BEGIN Input material

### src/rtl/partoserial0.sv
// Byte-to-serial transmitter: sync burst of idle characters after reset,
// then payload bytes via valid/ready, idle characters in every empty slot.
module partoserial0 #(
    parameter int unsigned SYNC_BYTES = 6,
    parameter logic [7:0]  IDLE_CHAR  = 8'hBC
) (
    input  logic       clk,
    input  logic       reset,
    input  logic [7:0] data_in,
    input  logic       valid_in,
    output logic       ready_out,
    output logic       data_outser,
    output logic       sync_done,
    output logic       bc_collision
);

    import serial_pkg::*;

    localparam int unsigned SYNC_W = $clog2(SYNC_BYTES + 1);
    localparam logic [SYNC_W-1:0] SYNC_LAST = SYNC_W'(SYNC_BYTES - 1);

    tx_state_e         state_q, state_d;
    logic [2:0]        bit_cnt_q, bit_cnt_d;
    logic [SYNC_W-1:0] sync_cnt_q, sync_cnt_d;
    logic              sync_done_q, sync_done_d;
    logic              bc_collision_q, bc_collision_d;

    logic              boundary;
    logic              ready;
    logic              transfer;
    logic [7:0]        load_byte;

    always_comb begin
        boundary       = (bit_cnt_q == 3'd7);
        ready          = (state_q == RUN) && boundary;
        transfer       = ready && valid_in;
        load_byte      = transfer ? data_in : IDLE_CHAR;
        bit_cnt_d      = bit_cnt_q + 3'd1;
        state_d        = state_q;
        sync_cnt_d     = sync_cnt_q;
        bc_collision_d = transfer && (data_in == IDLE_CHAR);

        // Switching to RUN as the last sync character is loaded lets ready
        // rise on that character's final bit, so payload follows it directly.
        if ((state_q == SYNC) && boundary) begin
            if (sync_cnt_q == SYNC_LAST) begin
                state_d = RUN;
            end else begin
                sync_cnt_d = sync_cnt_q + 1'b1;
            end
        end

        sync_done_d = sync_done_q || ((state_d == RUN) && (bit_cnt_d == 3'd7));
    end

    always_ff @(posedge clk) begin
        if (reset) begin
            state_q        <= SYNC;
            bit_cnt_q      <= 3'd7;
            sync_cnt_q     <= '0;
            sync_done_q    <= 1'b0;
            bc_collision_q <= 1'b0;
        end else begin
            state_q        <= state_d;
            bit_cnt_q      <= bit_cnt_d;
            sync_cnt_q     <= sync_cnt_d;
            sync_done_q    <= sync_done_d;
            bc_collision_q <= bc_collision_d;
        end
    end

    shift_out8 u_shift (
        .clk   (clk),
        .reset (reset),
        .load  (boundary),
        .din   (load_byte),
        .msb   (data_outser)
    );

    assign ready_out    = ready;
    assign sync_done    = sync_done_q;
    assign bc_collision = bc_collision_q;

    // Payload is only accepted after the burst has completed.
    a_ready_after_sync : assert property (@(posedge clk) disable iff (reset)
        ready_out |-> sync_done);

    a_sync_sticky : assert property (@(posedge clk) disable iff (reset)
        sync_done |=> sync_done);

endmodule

END Input material

▸ **Required action**
Restate, word for word, the listing above from its first line through the line that contains "bc_collision_d = transfer", keeping both of those lines.

▸ **Task response**
### src/rtl/partoserial0.sv
// Byte-to-serial transmitter: sync burst of idle characters after reset,
// then payload bytes via valid/ready, idle characters in every empty slot.
module partoserial0 #(
    parameter int unsigned SYNC_BYTES = 6,
    parameter logic [7:0]  IDLE_CHAR  = 8'hBC
) (
    input  logic       clk,
    input  logic       reset,
    input  logic [7:0] data_in,
    input  logic       valid_in,
    output logic       ready_out,
    output logic       data_outser,
    output logic       sync_done,
    output logic       bc_collision
);

    import serial_pkg::*;

    localparam int unsigned SYNC_W = $clog2(SYNC_BYTES + 1);
    localparam logic [SYNC_W-1:0] SYNC_LAST = SYNC_W'(SYNC_BYTES - 1);

    tx_state_e         state_q, state_d;
    logic [2:0]        bit_cnt_q, bit_cnt_d;
    logic [SYNC_W-1:0] sync_cnt_q, sync_cnt_d;
    logic              sync_done_q, sync_done_d;
    logic              bc_collision_q, bc_collision_d;

    logic              boundary;
    logic              ready;
    logic              transfer;
    logic [7:0]        load_byte;

    always_comb begin
        boundary       = (bit_cnt_q == 3'd7);
        ready          = (state_q == RUN) && boundary;
        transfer       = ready && valid_in;
        load_byte      = transfer ? data_in : IDLE_CHAR;
        bit_cnt_d      = bit_cnt_q + 3'd1;
        state_d        = state_q;
        sync_cnt_d     = sync_cnt_q;
        bc_collision_d = transfer && (data_in == IDLE_CHAR);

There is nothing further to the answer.